┌────────

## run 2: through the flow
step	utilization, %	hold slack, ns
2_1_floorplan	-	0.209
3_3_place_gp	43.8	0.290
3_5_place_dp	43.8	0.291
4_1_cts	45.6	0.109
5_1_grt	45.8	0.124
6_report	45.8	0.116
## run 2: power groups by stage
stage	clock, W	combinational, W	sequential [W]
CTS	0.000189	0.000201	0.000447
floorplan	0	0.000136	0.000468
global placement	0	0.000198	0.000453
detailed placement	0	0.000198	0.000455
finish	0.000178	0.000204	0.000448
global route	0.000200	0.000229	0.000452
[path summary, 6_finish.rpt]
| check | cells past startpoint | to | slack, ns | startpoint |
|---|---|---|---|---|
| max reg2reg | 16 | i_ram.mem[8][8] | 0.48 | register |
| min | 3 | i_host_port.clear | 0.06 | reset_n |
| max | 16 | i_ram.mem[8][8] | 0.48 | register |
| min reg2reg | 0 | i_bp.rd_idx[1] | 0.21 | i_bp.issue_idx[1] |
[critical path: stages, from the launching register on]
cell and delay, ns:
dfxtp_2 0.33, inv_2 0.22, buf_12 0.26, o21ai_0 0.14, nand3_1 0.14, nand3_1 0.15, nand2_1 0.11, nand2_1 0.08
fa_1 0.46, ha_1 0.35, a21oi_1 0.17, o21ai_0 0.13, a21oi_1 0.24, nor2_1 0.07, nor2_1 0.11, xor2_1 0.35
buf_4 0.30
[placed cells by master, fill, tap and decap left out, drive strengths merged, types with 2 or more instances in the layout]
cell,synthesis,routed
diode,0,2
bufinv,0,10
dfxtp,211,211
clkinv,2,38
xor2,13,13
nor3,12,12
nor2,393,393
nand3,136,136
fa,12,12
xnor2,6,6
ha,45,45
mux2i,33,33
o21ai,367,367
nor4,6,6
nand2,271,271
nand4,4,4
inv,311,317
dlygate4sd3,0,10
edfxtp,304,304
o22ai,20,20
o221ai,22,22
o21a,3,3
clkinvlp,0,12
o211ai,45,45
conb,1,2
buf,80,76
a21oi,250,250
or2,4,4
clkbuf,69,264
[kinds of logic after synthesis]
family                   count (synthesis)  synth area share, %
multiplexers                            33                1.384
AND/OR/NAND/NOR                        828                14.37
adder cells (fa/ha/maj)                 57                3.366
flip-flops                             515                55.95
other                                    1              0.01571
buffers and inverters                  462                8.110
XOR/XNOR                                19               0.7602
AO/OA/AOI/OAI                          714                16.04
### config.mk
export PLATFORM = sky130hd
export DESIGN_NAME = address_unit
export DESIGN_NICKNAME = d
export VERILOG_FILES = /design/src/source/core_pkg.sv /design/src/source/address_unit.sv
export VERILOG_INCLUDE_DIRS = /design/src /design/src/source
export SDC_FILE = /design/constraint.sdc
export NUM_CORES = 1
export LEC_CHECK = 0
export ABC_CLOCK_PERIOD_IN_PS = 4000
export BUFFER_PORTS_ARGS = -buffer_cell sky130_fd_sc_hd__buf_2
export CORE_ASPECT_RATIO = 1.1
export CORE_UTILIZATION = 28
export CTS_CLUSTER_DIAMETER = 200
export DETAILED_ROUTE_END_ITERATION = 12
export SYNTH_ARGS = -nofsm -noshare
export SYNTH_HDL_FRONTEND = slang
export SYNTH_SLANG_ARGS = --single-unit
### constraint.sdc
create_clock -name clk -period 4 [get_ports clk]
set_clock_uncertainty 0.2 [all_clocks]
set_input_delay 0.8 -clock clk [delete_from_list [all_inputs] [get_ports clk]]
set_output_delay 0.8 -clock clk [all_outputs]
set_load 0.01 [all_outputs]
[src/source/core_config.svh]
`ifndef CORE_CONFIG_SVH
`define CORE_CONFIG_SVH

// sign sits above the magnitude in a word
`define CORE_MAG_W      30
`define CORE_ADDR_W     12
`define CORE_OP_W       6

// output device
`define CORE_DIGIT_W    5
`define CORE_OCT_DIGITS 10    // 3 bits each

`define CORE_MEM_DEPTH  4096

`endif

[src/source/core_pkg.sv]
`include "core_config.svh"

package core_pkg;

    typedef logic [`CORE_MAG_W-1:0]   mag_t;
    typedef logic [`CORE_MAG_W:0]     word_t;    // {sign, magnitude}
    typedef logic [`CORE_ADDR_W-1:0]  addr_t;
    typedef logic [`CORE_OP_W-1:0]    op_code_t;
    typedef logic [`CORE_DIGIT_W-1:0] digit_t;

    typedef enum logic [2:0] {
        ORD_STOP,
        ORD_ADD,
        ORD_SUB,
        ORD_AND,
        ORD_WRITE,
        ORD_OUTPUT
    } order_t;

    typedef enum logic [2:0] {
        PU_IDLE = 3'd0,
        PU_FETCH,
        PU_DECODE,
        PU_READ1,
        PU_READ2,
        PU_EXEC,
        PU_WRITE,
        PU_OUTPUT
    } pu_state_t;

endpackage

[src/source/arith_unit.sv]
`timescale 1ns/10ps

module arith_unit (
    input  logic             clk,
    input  logic             arst_n,
    input  logic             do_arr_c,
    input  core_pkg::word_t  arr_reg_c_value,
    input  logic             do_mem_to_a,
    input  logic             do_mem_to_b,
    input  logic             do_mem_to_c,
    input  logic             do_execute,
    input  core_pkg::order_t order,
    input  core_pkg::word_t  read_data,
    output core_pkg::word_t  reg_c_value
);

    core_pkg::word_t reg_a;
    core_pkg::word_t reg_b;
    core_pkg::mag_t  a_mag;
    core_pkg::mag_t  b_mag;
    core_pkg::mag_t  res_mag;
    logic            a_sign;
    logic            b_raw_sign;
    logic            b_sign;
    logic            res_sign;

    assign {a_sign, a_mag}     = reg_a;
    assign {b_raw_sign, b_mag} = reg_b;
    assign b_sign = b_raw_sign ^ (order == core_pkg::ORD_SUB);    // SUB adds -B

    always_comb begin
        if (order == core_pkg::ORD_AND) begin
            res_sign = a_sign & b_sign;
            res_mag  = a_mag & b_mag;
        end else if (a_sign == b_sign) begin
            res_sign = a_sign;
            res_mag  = a_mag + b_mag;    // wraps mod 2^30
        end else if (a_mag >= b_mag) begin
            res_sign = a_sign;
            res_mag  = a_mag - b_mag;
        end else begin
            // larger magnitude sets the sign
            res_sign = b_sign;
            res_mag  = b_mag - a_mag;
        end
    end

    always_ff @(posedge clk) begin
        if (do_mem_to_a) begin
            reg_a <= read_data;
        end
        if (do_mem_to_b) begin
            reg_b <= read_data;
        end
    end

    always_ff @(posedge clk or negedge arst_n) begin
        if (!arst_n) begin
            reg_c_value <= '0;
        end else if (do_arr_c) begin
            reg_c_value <= arr_reg_c_value;
        end else if (do_mem_to_c) begin
            reg_c_value <= read_data;
        end else if (do_execute) begin
            reg_c_value <= {res_sign & (|res_mag), res_mag};    // no negative zero
        end
    end

endmodule

[config.mk]
export PLATFORM = sky130hd
export DESIGN_NAME = arith_unit
export DESIGN_NICKNAME = d
export VERILOG_FILES = /design/src/source/core_pkg.sv /design/src/source/arith_unit.sv
export VERILOG_INCLUDE_DIRS = /design/src /design/src/source
export SDC_FILE = /design/constraint.sdc
export NUM_CORES = 1
export LEC_CHECK = 0
export CORE_ASPECT_RATIO = 1.4
export CORE_MARGIN = 2
export CORE_UTILIZATION = 51
export DETAILED_ROUTE_END_ITERATION = 10
export DONT_BUFFER_PORTS = 1
export PLACE_DENSITY = 0.66
export SYNTH_ARGS = -nofsm -noshare
export SYNTH_HDL_FRONTEND = slang
export SYNTH_SLANG_ARGS = --single-unit
[constraint.sdc]
create_clock -name clk -period 4.2 [get_ports clk]
set_input_delay 0 -clock clk [delete_from_list [all_inputs] [get_ports clk]]
set_output_delay 0 -clock clk [all_outputs]
set_load 0.01 [all_outputs]
==> impl_results.md <==
- Worst hold slack: 11.9 ps
- Final antenna-violating net count: 0
- Initial drt markers: 1,162
- FF-to-FF setup slack: 100 ps
- Row Count: 58
- Crit path DAT: 4400 ps
- Most used standard cell by instance count after synthesis: a21oi_1
- Crit share post-route: 97.7%
- CTS Buf Count: 9
- RSZ-0062 raised after global routing: yes
- Gate Count Post-Synth: 1,175
- Fin area: 11,800 um^2
- Die Span X: 119 um
- Pleak: 0.00501 uW
- Syn avg cell area: 8.02 um^2
- Number of port buffers: 0
- Slowest CP cell: dlygate4sd3_1
- CTS max path bufs: 2
- Clk root buf: clkbuf_16
- Ys async rst share: 33.3%
- Place WS: -15.4 ps
- Via count of the routed design: 10.1k
- WL met2: 18,300 um
- Die Y: 165 um
- Worst setup path category: flip-flop to flip-flop
- Fin nets: 1,480
- Max Clock Freq: 244 MHz
- Crit Path Max Fanout: 7
- Clock transition at the registers of the reported paths: 90 ps
- First-pass GRT wire length: 59,300 um
- Yosys reg bits: 93
- Critical path cell sequence: ha_1, and4_2, nand4_1, nor4_2, buf_4, a21boi_4, buf_4, o21ai_0, a31oi_1, nand2_1, a311oi_1, a21oi_1, o21ai_0, dlygate4sd3_1
- Initial core utilization: 52.1%
- Synth Area in Compound Gates: 28.5%
- Max Cap Violations: 0
- DRT Pass-1 Iters: 6
- Final worst path period need: 4100 ps
- Yosys top cell area share: 19.8%
- Worst skew pair latency: 380 ps
- Avg Vias per Cell: 6.52
- Clock skew: 22.4 ps
- Post-synth top cells: a21oi_1 (127), nor2_1 (112), inv_1 (97), ha_1 (95), nand2_1 (86)
- Adder-Cell Fraction of Synth Area: 13.3%
- Layout area overhead: 25.4%
- CP Capture Type: flip-flop
- Worst Setup Start Kind: flip-flop
- Status: finished, final reports clean
- Core Util, Final: 65.4%
- Core region area: 18,100 um^2
- Multiplexer share of the synthesized area: 2.30%
- Antenna violations before repair: 4
- Largest family of logic cells by synthesized area: compound AO/OA/AOI/OAI gates
- Setup Viol. Count Final: 0
- Final hold violations: 0
- M1 WL: 15,300 um
- Total GRT Usage: 39.8%
- Drt drc: 0
- Largest net degree at the start of global routing: 46
- Wire length per cell: 25.2 um
- GPL Wtd Cong: 0.995
- Met3 Wirelength: 4070 um
- EDFF count, synth: 62
- Vias in the first global route: 9,977
- Main area contributors after synthesis: edfxtp_1 (20%), ha_1 (13%), dfrtp_1 (8.2%)
- Worst Max-Slew Pin Slew: 925 ps
- Fin worst setup slack: 98.4 ps
- Post-Synth XOR/XNOR Area: 1.95%
- Worst EP required: 4490 ps
- Post-Syn Nets: 1,345
- Synthesis Warnings: 0
- Worst IR Drop VDD: 0.244 mV
- Routed WL: 39,200 um
- Dominant cell type by area after synthesis: edfxtp_1
- Hpwl dp: 28,300 um
- Synth Flop Type: edfxtp_1
- Rel. slew slack: 38.2%
- Slowest stage delay, CP: 620 ps
- Total congestion overflow: 0
- Seq/Total Area, Yosys: 28.0%
- Share of cells above drive strength 1: 14.5%
- Layout fillers: 1,472
- Critical path buffers and inverters: 3
- CTS tree: built
- Yosys cell types: 82
- Pins Over Slew Limit: 0
- Power Dens Cells: 368 nW/um^2
- IO Pins: 103
- CTS H-tree lvls: 3
- Dpl cell area: 10,100 um^2
- Post-synthesis cell area: 9420 um^2
- # clock sinks: 93
- HP Class: input pin to flip-flop
- Post-synthesis simple-gate area fraction: 18.9%
- Max Used Layer: met4
- CP delay by family, top: compound AO/OA/AOI/OAI gates
- Die Area: 19,600 um^2
## placed cells by master, fill, tap and decap left out, types with 12 or more instances in the layout
| master | instances |
|---|---|
| a211oi_1 | 23 |
| a21o_1 | 19 |
| a21oi_1 | 124 |
| a31oi_1 | 12 |
| buf_4 | 98 |
| dfrtp_1 | 31 |
| dlygate4sd3_1 | 89 |
| edfxtp_1 | 62 |
| ha_1 | 85 |
| inv_1 | 97 |
| mux2i_1 | 13 |
| nand2_1 | 85 |
| nand3_1 | 31 |
| nand4_1 | 16 |
| nor2_1 | 111 |
| nor2b_1 | 13 |
| nor3_1 | 30 |
| o211ai_1 | 21 |
| o21ai_0 | 60 |
| o21bai_1 | 15 |
| o31ai_1 | 14 |
| xnor2_1 | 14 |
## per-stage QoR
stage               setup TNS, ps  total power [uW]  cells
global placement                0              3030   1429
floorplan                       0              2360   1175
finish                          0              4350   1557
global route                 -103              4530   1557
detailed placement          -15.4              3010   1429
CTS                             0              4150   1540
## registers in the layout, summed over array words and instances, names as in the netlist
signal       cells
reg_c_value     31
reg_b           31
reg_a           31
## report_power, final
group	total, uW	switching, uW	internal, uW
combinational	2190	1300	886
sequential	1160	93.9	1070
clock	1000	434	567
total	4350	1830	2520
## worst reg2reg max path, stage by stage, from the launching register on
cell and delay [ps]:
edfxtp_1 440, ha_1 350, and4_2 290, nand4_1 210, nor4_2 290, buf_4 170, a21boi_4 280, buf_4 220
o21ai_0 110, a31oi_1 270, nand2_1 100, a311oi_1 350, a21oi_1 90, o21ai_0 220, dlygate4sd3_1 620
## layout make-up
class                   count  area (um^2)  share of cell area [%]
flip-flops and latches     93         2640                    22.3
repair buffers            196         1770                    15.0
inverters                  98          368                    3.11
multi-input cells         912         6390                    54.1
clock inverters             5         86.3                   0.731
well taps                 240          300                    2.54
diodes                      2         5.00                  0.0424
clock buffers              11          254                    2.15
## worst paths after layout
path / end / startpoint / cells after the start
setup / recovery: reg_c_value[1]$_DFFE_PN0P_ / reg_b[19]$_DFFE_PP_ / 14
hold / removal: reg_c_value[15]$_DFFE_PN0P_ / do_execute / 3
setup reg to reg: reg_c_value[1]$_DFFE_PN0P_ / reg_b[19]$_DFFE_PP_ / 14
hold reg to reg: reg_c_value[27]$_DFFE_PN0P_ / reg_c_value[27]$_DFFE_PN0P_ / 2
max in group asynchronous: reg_c_value[0]$_DFFE_PN0P_ / arst_n / 2
min in group asynchronous: reg_c_value[20]$_DFFE_PN0P_ / arst_n / 2
## routing by layer
| layer | vias up | track usage [%] |
|---|---|---|
| li1 | 4587 | - |
| met5 | - | 0 |
| met1 | 4788 | 50.3 |
| met4 | 0 | 15.9 |
| met3 | 120 | 8.70 |
| met2 | 651 | 66.1 |
## cell families after synthesis
logic type	after synthesis
AOI/OAI and AO/OA	405
and+or+nand+nor	367
buffers and inverters	170
adders and majority gates	98
DFF	93
xor gates and xnor gates	21
muxes	21
## what timing repair did
| item | CTS | global route |
|---|---|---|
| endpoints found under the hold margin | 186 | 0 |
| gates cloned | 0 | 0 |
| hold buffers | 95 | 0 |
| setup endpoints to repair | 1 | 21 |
| setup buffers | 0 | 15 |
| gates resized for setup | 1 | 65 |
| pin swaps | 0 | 19 |
(Power assumes the default switching activity.)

└────────

• **Task brief**: Scan the entries above for the line containing "o221ai,22,22", and copy it and all lines after it exactly, down to and including the line containing "adder cells (fa/ha/maj)".

• **Task solution**:
o221ai,22,22
o21a,3,3
clkinvlp,0,12
o211ai,45,45
conb,1,2
buf,80,76
a21oi,250,250
or2,4,4
clkbuf,69,264
[kinds of logic after synthesis]
family                   count (synthesis)  synth area share, %
multiplexers                            33                1.384
AND/OR/NAND/NOR                        828                14.37
adder cells (fa/ha/maj)                 57                3.366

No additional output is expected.